Nadja Bournonville

 

„Basilisk“, aus der Serie Blindfell, 2015

 

„Blindfell“ is old English and means to rob someone of their ability to see, to make someone blind. In the series Blindfell, from 2015, Bournonville focus on one of the basics of our confrontation with the surrounding world, the sight and the wonderous workings and malfunctions of perception. The protagonists of the images are often robbed of their vision, their eyes cut out or covered, or completely black like those of the ”Basilisk” a presumably 400 year old man made curiousity in the Vienna Museum of Natural History. The images in Blindfell speak of optical illusions and failures, myths regarding vision, ophthalmology and the beginnings of analog photography where it was believed that photography could depict everything from thoughts to ghosts and auras.

 


www.nadjabournonville.se

Nadja Bournonville, born 1983 in Vimmerby, Sweden studied Fine Art BA (Hons) photography at the Glasgow School of Art in Scotland, she graduated in 2006. Since 2009 she has been represented by the Pierogi Gallery in New York.
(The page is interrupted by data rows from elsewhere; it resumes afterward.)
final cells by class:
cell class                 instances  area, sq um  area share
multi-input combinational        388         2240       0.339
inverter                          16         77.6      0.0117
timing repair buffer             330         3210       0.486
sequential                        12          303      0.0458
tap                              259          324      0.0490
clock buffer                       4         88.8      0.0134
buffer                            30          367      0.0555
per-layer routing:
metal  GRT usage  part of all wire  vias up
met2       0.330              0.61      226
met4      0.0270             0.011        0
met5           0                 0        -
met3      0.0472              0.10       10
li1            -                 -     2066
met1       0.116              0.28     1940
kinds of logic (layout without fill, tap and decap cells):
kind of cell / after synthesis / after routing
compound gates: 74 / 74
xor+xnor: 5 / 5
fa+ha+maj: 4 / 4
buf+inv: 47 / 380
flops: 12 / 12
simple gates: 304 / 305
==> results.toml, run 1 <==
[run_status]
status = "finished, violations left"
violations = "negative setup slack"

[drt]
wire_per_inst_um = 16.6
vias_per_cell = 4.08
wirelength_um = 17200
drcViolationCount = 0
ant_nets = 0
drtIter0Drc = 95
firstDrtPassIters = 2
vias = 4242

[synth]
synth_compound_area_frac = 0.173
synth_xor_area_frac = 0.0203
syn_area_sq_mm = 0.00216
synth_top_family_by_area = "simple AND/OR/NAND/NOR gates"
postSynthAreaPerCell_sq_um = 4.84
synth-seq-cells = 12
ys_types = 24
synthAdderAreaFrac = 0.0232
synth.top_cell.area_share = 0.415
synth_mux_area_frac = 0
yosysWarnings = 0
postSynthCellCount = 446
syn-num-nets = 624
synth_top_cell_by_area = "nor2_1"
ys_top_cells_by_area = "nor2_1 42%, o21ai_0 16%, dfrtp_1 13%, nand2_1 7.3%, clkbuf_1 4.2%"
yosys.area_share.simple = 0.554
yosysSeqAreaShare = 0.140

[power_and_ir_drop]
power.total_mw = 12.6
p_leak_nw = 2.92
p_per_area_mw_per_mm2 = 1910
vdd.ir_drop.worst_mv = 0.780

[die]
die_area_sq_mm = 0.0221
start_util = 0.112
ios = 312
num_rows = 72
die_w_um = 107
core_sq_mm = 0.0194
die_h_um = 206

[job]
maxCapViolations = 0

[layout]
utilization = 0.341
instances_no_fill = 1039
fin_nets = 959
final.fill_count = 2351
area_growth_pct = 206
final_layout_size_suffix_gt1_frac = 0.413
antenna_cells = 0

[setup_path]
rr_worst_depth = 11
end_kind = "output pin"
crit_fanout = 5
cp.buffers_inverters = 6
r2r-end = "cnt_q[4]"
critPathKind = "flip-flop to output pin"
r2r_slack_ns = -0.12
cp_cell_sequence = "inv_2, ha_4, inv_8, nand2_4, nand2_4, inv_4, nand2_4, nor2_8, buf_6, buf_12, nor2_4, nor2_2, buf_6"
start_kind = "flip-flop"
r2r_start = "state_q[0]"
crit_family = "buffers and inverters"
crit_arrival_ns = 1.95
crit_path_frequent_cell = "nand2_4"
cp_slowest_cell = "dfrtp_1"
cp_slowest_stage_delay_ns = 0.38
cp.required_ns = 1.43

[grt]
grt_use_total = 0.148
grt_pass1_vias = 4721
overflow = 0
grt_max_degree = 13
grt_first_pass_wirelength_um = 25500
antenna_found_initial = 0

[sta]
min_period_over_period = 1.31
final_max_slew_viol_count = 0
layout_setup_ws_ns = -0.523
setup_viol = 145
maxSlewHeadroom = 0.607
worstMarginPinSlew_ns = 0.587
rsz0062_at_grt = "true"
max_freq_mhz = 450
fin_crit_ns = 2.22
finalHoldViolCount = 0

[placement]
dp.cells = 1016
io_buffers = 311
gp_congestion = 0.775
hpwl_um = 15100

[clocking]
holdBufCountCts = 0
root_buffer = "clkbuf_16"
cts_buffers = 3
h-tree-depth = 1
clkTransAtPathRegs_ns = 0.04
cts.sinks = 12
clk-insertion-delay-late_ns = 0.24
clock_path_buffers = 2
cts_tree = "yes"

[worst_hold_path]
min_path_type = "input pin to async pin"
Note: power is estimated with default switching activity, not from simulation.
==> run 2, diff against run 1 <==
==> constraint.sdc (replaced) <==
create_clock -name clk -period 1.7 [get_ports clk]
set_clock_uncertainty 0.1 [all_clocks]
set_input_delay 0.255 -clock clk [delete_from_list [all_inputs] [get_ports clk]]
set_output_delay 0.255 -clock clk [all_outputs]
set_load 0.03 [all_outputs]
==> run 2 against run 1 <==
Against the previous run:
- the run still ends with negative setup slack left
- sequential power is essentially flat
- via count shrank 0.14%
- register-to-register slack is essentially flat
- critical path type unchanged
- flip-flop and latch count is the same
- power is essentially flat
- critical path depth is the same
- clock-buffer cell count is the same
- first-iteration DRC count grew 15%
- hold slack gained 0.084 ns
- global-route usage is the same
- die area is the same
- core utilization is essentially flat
==> src/rtl/pipe_hazard_ctrl.sv <==
// Stall, flush and LM/SM sequencing controller for the 5-stage pipeline.
// Drives the PC / IF/ID / ID/EX enables, NOP and bubble inserts, and per-register micro-ops.
module pipe_hazard_ctrl #(
  parameter int STALL_CNT_W = 16,
  parameter int MASK_W      = 8
) (
  input  logic                   clk,
  input  logic                   rst,
  input  logic                   mem_busy,
  input  logic                   ex_mispredict,
  input  logic                   ex_valid,
  input  logic                   ex_is_load,
  input  logic                   ex_wr_en,
  input  logic [2:0]             ex_rd,
  input  logic                   id_valid,
  input  logic                   id_uses_rs1,
  input  logic                   id_uses_rs2,
  input  logic [2:0]             id_rs1,
  input  logic [2:0]             id_rs2,
  input  logic                   id_is_lmsm,
  input  logic [MASK_W-1:0]      id_mask,
  output logic                   pc_en,
  output logic                   if2id_en,
  output logic                   id2ex_en,
  output logic                   if2id_flush,
  output logic                   id2ex_bubble,
  output logic                   uop_valid,
  output logic [2:0]             uop_reg,
  output logic [2:0]             uop_offset,
  output logic                   lmsm_busy,
  output logic [STALL_CNT_W-1:0] stall_cnt
);

  typedef enum logic {IDLE, SEQ} state_e;

  typedef enum logic [2:0] {
    ACT_NONE,
    ACT_FREEZE,
    ACT_FLUSH,
    ACT_SEQ,
    ACT_LOAD_USE,
    ACT_START,
    ACT_EMPTY
  } act_e;

  state_e                 state_q, state_d;
  logic [MASK_W-1:0]      rem_mask_q, rem_mask_d;
  logic [2:0]             off_cnt_q, off_cnt_d;
  logic [STALL_CNT_W-1:0] stall_cnt_q;

  act_e              act;
  logic              load_use;
  logic [MASK_W-1:0] seq_rest;
  logic [MASK_W-1:0] start_rest;

  function automatic logic [MASK_W-1:0] low_bit(input logic [MASK_W-1:0] m);
    return m & (~m + MASK_W'(1));
  endfunction

  function automatic logic [2:0] low_idx(input logic [MASK_W-1:0] m);
    logic [2:0] idx;
    idx = '0;
    for (int i = MASK_W - 1; i >= 0; i--) begin
      if (m[i]) idx = 3'(i);
    end
    return idx;
  endfunction

  assign load_use = id_valid && ex_valid && ex_is_load && ex_wr_en &&
                    ((id_uses_rs1 && (id_rs1 == ex_rd)) ||
                     (id_uses_rs2 && (id_rs2 == ex_rd)));

  assign seq_rest   = rem_mask_q & ~low_bit(rem_mask_q);
  assign start_rest = id_mask & ~low_bit(id_mask);

  // One decision per cycle, in strict priority order.
  always_comb begin
    act = ACT_NONE;
    if (mem_busy)                   act = ACT_FREEZE;
    else if (ex_mispredict)         act = ACT_FLUSH;
    else if (state_q == SEQ)        act = ACT_SEQ;
    else if (load_use)              act = ACT_LOAD_USE;
    else if (id_valid && id_is_lmsm) act = (id_mask != '0) ? ACT_START : ACT_EMPTY;
  end

  // NOTE: sequential state uses non-blocking assignments so every register samples pre-edge values.
  always_ff @(posedge clk or posedge rst) begin
    if (rst) begin
      state_q     <= IDLE;
      rem_mask_q  <= '0;
      off_cnt_q   <= '0;
      stall_cnt_q <= '0;
    end else begin
      state_q    <= state_d;
      rem_mask_q <= rem_mask_d;
      off_cnt_q  <= off_cnt_d;
      if (!pc_en && (stall_cnt_q != '1)) stall_cnt_q <= stall_cnt_q + 1'b1;
    end
  end

  // NOTE: every next-state signal is defaulted to hold first, so no latch is inferred.
  always_comb begin
    state_d    = state_q;
    rem_mask_d = rem_mask_q;
    off_cnt_d  = off_cnt_q;
    unique case (act)
      ACT_FLUSH: begin
        state_d    = IDLE;
        rem_mask_d = '0;
        off_cnt_d  = '0;
      end
      ACT_SEQ: begin
        rem_mask_d = seq_rest;
        off_cnt_d  = off_cnt_q + 3'd1;
        state_d    = (seq_rest != '0) ? SEQ : IDLE;
      end
      ACT_START: begin
        rem_mask_d = start_rest;
        off_cnt_d  = 3'd1;
        state_d    = (start_rest != '0) ? SEQ : IDLE;
      end
      default: ;
    endcase
  end

  // Combinational outputs are forced low while rst is high, not only after the next edge.
  always_comb begin
    pc_en        = 1'b0;
    if2id_en     = 1'b0;
    id2ex_en     = 1'b0;
    if2id_flush  = 1'b0;
    id2ex_bubble = 1'b0;
    uop_valid    = 1'b0;
    uop_reg      = '0;
    uop_offset   = '0;
    if (!rst) begin
      unique case (act)
        ACT_NONE: begin
          pc_en    = 1'b1;
          if2id_en = 1'b1;
          id2ex_en = 1'b1;
        end
        ACT_FREEZE: ;
        ACT_FLUSH: begin
          pc_en        = 1'b1;
          if2id_en     = 1'b1;
          id2ex_en     = 1'b1;
          if2id_flush  = 1'b1;
          id2ex_bubble = 1'b1;
        end
        ACT_SEQ: begin
          id2ex_en   = 1'b1;
          uop_valid  = 1'b1;
          uop_reg    = low_idx(rem_mask_q);
          uop_offset = off_cnt_q;
          pc_en      = (seq_rest == '0);
          if2id_en   = (seq_rest == '0);
        end
        ACT_LOAD_USE: begin
          id2ex_en     = 1'b1;
          id2ex_bubble = 1'b1;
        end
        ACT_START: begin
          id2ex_en  = 1'b1;
          uop_valid = 1'b1;
          uop_reg   = low_idx(id_mask);
          pc_en     = (start_rest == '0);
          if2id_en  = (start_rest == '0);
        end
        ACT_EMPTY: begin
          pc_en        = 1'b1;
          if2id_en     = 1'b1;
          id2ex_en     = 1'b1;
          id2ex_bubble = 1'b1;
        end
        default: ;
      endcase
    end
  end

  assign lmsm_busy = (state_q == SEQ);
  assign stall_cnt = stall_cnt_q;

endmodule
In 2012 she finished her MA studies with professor Tina Bara at the Visual Academy  in Leipzig. Bournonville has been based in Berlin since 2011. For the work Blindfell she recieved a one year working grant from Stiftung Kunstfond, her recent series „Intercepted“ was selected for the Recommended fellowship by Ingo Taubhorn in 2017. Bournonville has published five books and exhibits frequently in Europe and abroad.